◆ REQUIRED ACTION ◆
Only the lines below, from the one with "AO/OA/AOI/OAI: 67" through the one with "weight_addr2[9] | 0.01 |", are to be written out, exactly.

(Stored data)
[Start of Attachment]

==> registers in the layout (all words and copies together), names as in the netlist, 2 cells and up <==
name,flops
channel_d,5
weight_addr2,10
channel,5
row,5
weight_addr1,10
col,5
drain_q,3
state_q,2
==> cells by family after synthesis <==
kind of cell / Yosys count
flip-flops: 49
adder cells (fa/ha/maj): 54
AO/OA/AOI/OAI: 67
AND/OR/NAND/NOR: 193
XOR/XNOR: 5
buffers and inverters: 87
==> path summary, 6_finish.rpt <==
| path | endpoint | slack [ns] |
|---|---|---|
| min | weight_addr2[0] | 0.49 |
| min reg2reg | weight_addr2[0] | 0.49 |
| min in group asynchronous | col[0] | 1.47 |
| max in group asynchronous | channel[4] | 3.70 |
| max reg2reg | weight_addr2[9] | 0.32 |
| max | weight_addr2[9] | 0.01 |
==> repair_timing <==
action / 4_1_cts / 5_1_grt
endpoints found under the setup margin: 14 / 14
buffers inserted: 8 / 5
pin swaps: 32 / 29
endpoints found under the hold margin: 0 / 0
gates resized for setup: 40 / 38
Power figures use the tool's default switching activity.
--- src/rtl/wb_result_select.sv ---
// Registered MEM/WB write-back selector: picks ALU, lane-extracted load, LUI or link value
// and registers it with destination/write qualifiers and a misaligned-load flag.
module wb_result_select #(
    parameter int unsigned NBITS   = 32,
    parameter int unsigned REGBITS = 5
) (
    input  logic               i_clk,
    input  logic               i_reset,
    input  logic               i_valid,
    input  logic               i_stall,
    input  logic               i_flush,
    input  logic [1:0]         i_sel,
    input  logic [1:0]         i_load_size,
    input  logic               i_load_unsigned,
    input  logic [1:0]         i_addr_lsb,
    input  logic [NBITS-1:0]   i_alu_result,
    input  logic [NBITS-1:0]   i_mem_data,
    input  logic [15:0]        i_imm16,
    input  logic [NBITS-1:0]   i_pc_link,
    input  logic [REGBITS-1:0] i_rd,
    input  logic               i_reg_write,
    output logic               o_valid,
    output logic [NBITS-1:0]   o_result,
    output logic [REGBITS-1:0] o_rd,
    output logic               o_reg_write,
    output logic               o_misaligned
);

    localparam logic [1:0] SEL_ALU  = 2'b00;
    localparam logic [1:0] SEL_LOAD = 2'b01;
    localparam logic [1:0] SEL_LUI  = 2'b10;
    localparam logic [1:0] SEL_LINK = 2'b11;

    localparam logic [1:0] SIZE_BYTE = 2'b00;
    localparam logic [1:0] SIZE_HALF = 2'b01;

    logic [7:0]       byte_lane_c;
    logic [15:0]      half_lane_c;
    logic [31:0]      word_lane_c;
    logic [NBITS-1:0] load_val_c;
    logic [NBITS-1:0] result_c;
    logic             misaligned_c;

    // Little-endian lane extraction and extension of the load data
    always_comb begin
        byte_lane_c = 8'h00;
        half_lane_c = i_addr_lsb[1] ? i_mem_data[31:16] : i_mem_data[15:0];
        word_lane_c = i_mem_data[31:0];
        load_val_c  = '0;
        case (i_addr_lsb)
            2'd0:    byte_lane_c = i_mem_data[7:0];
            2'd1:    byte_lane_c = i_mem_data[15:8];
            2'd2:    byte_lane_c = i_mem_data[23:16];
            default: byte_lane_c = i_mem_data[31:24];
        endcase
        case (i_load_size)
            SIZE_BYTE: load_val_c = i_load_unsigned ? NBITS'(byte_lane_c)
                                                    : NBITS'($signed(byte_lane_c));
            SIZE_HALF: load_val_c = i_load_unsigned ? NBITS'(half_lane_c)
                                                    : NBITS'($signed(half_lane_c));
            default:   load_val_c = i_load_unsigned ? NBITS'(word_lane_c)
                                                    : NBITS'($signed(word_lane_c));
        endcase
    end

    // Result mux and misalignment detection (reserved size behaves as word)
    always_comb begin
        result_c     = i_alu_result;
        misaligned_c = 1'b0;
        case (i_sel)
            SEL_ALU:  result_c = i_alu_result;
            SEL_LOAD: begin
                result_c = load_val_c;
                if (i_load_size == SIZE_HALF)
                    misaligned_c = i_addr_lsb[0];
                else if (i_load_size[1])
                    misaligned_c = (i_addr_lsb != 2'b00);
            end
            SEL_LUI:  result_c = NBITS'($signed({i_imm16, 16'h0000}));
            SEL_LINK: result_c = i_pc_link;
            default:  result_c = i_alu_result;
        endcase
    end

    // Output register: reset > flush > stall > load
    always_ff @(posedge i_clk or negedge i_reset) begin
        if (!i_reset) begin
            o_valid      <= 1'b0;
            o_result     <= '0;
            o_rd         <= '0;
            o_reg_write  <= 1'b0;
            o_misaligned <= 1'b0;
        end else if (i_flush) begin
            o_valid      <= 1'b0;
            o_reg_write  <= 1'b0;
            o_misaligned <= 1'b0;
        end else if (!i_stall) begin
            o_valid      <= i_valid;
            o_result     <= result_c;
            o_rd         <= i_rd;
            o_reg_write  <= i_valid & i_reg_write & ~misaligned_c;
            o_misaligned <= i_valid & misaligned_c;
        end
    end

endmodule
File: src/rtl/sid_bus_write_rx.sv
// sid_bus_write_rx: receives one host register write per strobe pulse.
// The strobe is synchronized and must stay high for MIN_HIGH cycles to be
// accepted. The write is decoded, and then a single registered pulse goes
// to the voice or filter register bank.
module sid_bus_write_rx #(
  parameter int SYNC_STAGES = 2,
  parameter int MIN_HIGH    = 2
) (
  input  logic       clk,
  input  logic       rst_n,
  input  logic [7:0] ui_in,
  input  logic [7:0] uio_in,
  output logic       wr_en,
  output logic [1:0] wr_voice,
  output logic [2:0] wr_addr,
  output logic [7:0] wr_data,
  output logic [2:0] voice_we,
  output logic       filt_we,
  output logic       busy,
  output logic [7:0] glitch_cnt,
  output logic [7:0] reject_cnt
);

  localparam int CNT_W = (MIN_HIGH < 2) ? 1 : $clog2(MIN_HIGH + 1);

  typedef enum logic [1:0] {
    IDLE     = 2'd0,
    QUAL     = 2'd1,
    COMMIT   = 2'd2,
    WAIT_LOW = 2'd3
  } state_e;

  state_e                 state_q, state_d;
  logic [SYNC_STAGES-1:0] sync_q, sync_d;
  logic [CNT_W-1:0]       cnt_q, cnt_d;
  logic [14:0]            cap_q, cap_d;      // {rsvd, voice, addr, data}
  logic                   wr_en_q, wr_en_d;
  logic [1:0]             wr_voice_q, wr_voice_d;
  logic [2:0]             wr_addr_q, wr_addr_d;
  logic [7:0]             wr_data_q, wr_data_d;
  logic [2:0]             voice_we_q, voice_we_d;
  logic                   filt_we_q, filt_we_d;
  logic                   busy_q, busy_d;
  logic [7:0]             glitch_q, glitch_d;
  logic [7:0]             reject_q, reject_d;

  logic       s;
  logic [1:0] cap_rsvd;
  logic [1:0] cap_voice;
  logic [2:0] cap_addr;
  logic [7:0] cap_data;

  assign s         = sync_q[SYNC_STAGES-1];
  assign cap_rsvd  = cap_q[14:13];
  assign cap_voice = cap_q[12:11];
  assign cap_addr  = cap_q[10:8];
  assign cap_data  = cap_q[7:0];

  function automatic logic [7:0] sat_inc(input logic [7:0] v);
    return (v == 8'hFF) ? v : v + 8'd1;
  endfunction

  // Shift the raw strobe into the synchronizer chain.
  always_comb begin
    sync_d = {sync_q[SYNC_STAGES-2:0], ui_in[7]};
  end

  // Next-state logic for strobe qualification, write decode and output registers.
  always_comb begin
    // NOTE: every signal gets a default before the case statement. This means no path leaves a signal unassigned and infers a latch.
    state_d    = state_q;
    cnt_d      = cnt_q;
    cap_d      = cap_q;
    wr_en_d    = 1'b0;
    voice_we_d = 3'b000;
    filt_we_d  = 1'b0;
    wr_voice_d = wr_voice_q;
    wr_addr_d  = wr_addr_q;
    wr_data_d  = wr_data_q;
    glitch_d   = glitch_q;
    reject_d   = reject_q;

    unique case (state_q)
      IDLE: begin
        if (s) begin
          // The initiator holds the bus stable while the strobe is high, so
          // the raw pins are captured here without synchronization.
          cap_d   = {ui_in[6:0], uio_in};
          cnt_d   = CNT_W'(1);
          state_d = (MIN_HIGH == 1) ? COMMIT : QUAL;
        end
      end
      QUAL: begin
        if (!s) begin
          state_d  = IDLE;
          glitch_d = sat_inc(glitch_q);
        end else if (cnt_q == CNT_W'(MIN_HIGH - 1)) begin
          state_d = COMMIT;
        end else begin
          cnt_d = cnt_q + CNT_W'(1);
        end
      end
      COMMIT: begin
        state_d = WAIT_LOW;
        if (cap_rsvd != 2'd0 || (cap_voice == 2'd3 && cap_addr > 3'd3)) begin
          reject_d = sat_inc(reject_q);
        end else begin
          wr_en_d    = 1'b1;
          wr_voice_d = cap_voice;
          wr_addr_d  = cap_addr;
          wr_data_d  = cap_data;
          filt_we_d  = (cap_voice == 2'd3);
          voice_we_d = (cap_voice == 2'd3) ? 3'b000 : 3'(3'b001 << cap_voice);
        end
      end
      WAIT_LOW: begin
        // A strobe held high yields only one write. Wait here until it drops.
        if (!s) state_d = IDLE;
      end
      default: state_d = IDLE;
    endcase

    busy_d = (state_d != IDLE);
  end

  // State and output registers. Reset clears everything asynchronously.
  always_ff @(posedge clk or negedge rst_n) begin
    if (!rst_n) begin
      state_q    <= IDLE;
      sync_q     <= '0;
      cnt_q      <= '0;
      cap_q      <= '0;
      wr_en_q    <= 1'b0;
      wr_voice_q <= 2'd0;
      wr_addr_q  <= 3'd0;
      wr_data_q  <= 8'd0;
      voice_we_q <= 3'd0;
      filt_we_q  <= 1'b0;
      busy_q     <= 1'b0;
      glitch_q   <= 8'd0;
      reject_q   <= 8'd0;
    end else begin
      // NOTE: non-blocking assignments make all flops update together from the values before the edge, so the order of statements here does not matter.
      state_q    <= state_d;
      sync_q     <= sync_d;
      cnt_q      <= cnt_d;
      cap_q      <= cap_d;
      wr_en_q    <= wr_en_d;
      wr_voice_q <= wr_voice_d;
      wr_addr_q  <= wr_addr_d;
      wr_data_q  <= wr_data_d;
      voice_we_q <= voice_we_d;
      filt_we_q  <= filt_we_d;
      busy_q     <= busy_d;
      glitch_q   <= glitch_d;
      reject_q   <= reject_d;
    end
  end

  assign wr_en      = wr_en_q;
  assign wr_voice   = wr_voice_q;
  assign wr_addr    = wr_addr_q;
  assign wr_data    = wr_data_q;
  assign voice_we   = voice_we_q;
  assign filt_we    = filt_we_q;
  assign busy       = busy_q;
  assign glitch_cnt = glitch_q;
  assign reject_cnt = reject_q;

endmodule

[End of Attachment]

◆ TASK SOLUTION ◆
AO/OA/AOI/OAI: 67
AND/OR/NAND/NOR: 193
XOR/XNOR: 5
buffers and inverters: 87
==> path summary, 6_finish.rpt <==
| path | endpoint | slack [ns] |
|---|---|---|
| min | weight_addr2[0] | 0.49 |
| min reg2reg | weight_addr2[0] | 0.49 |
| min in group asynchronous | col[0] | 1.47 |
| max in group asynchronous | channel[4] | 3.70 |
| max reg2reg | weight_addr2[9] | 0.32 |
| max | weight_addr2[9] | 0.01 |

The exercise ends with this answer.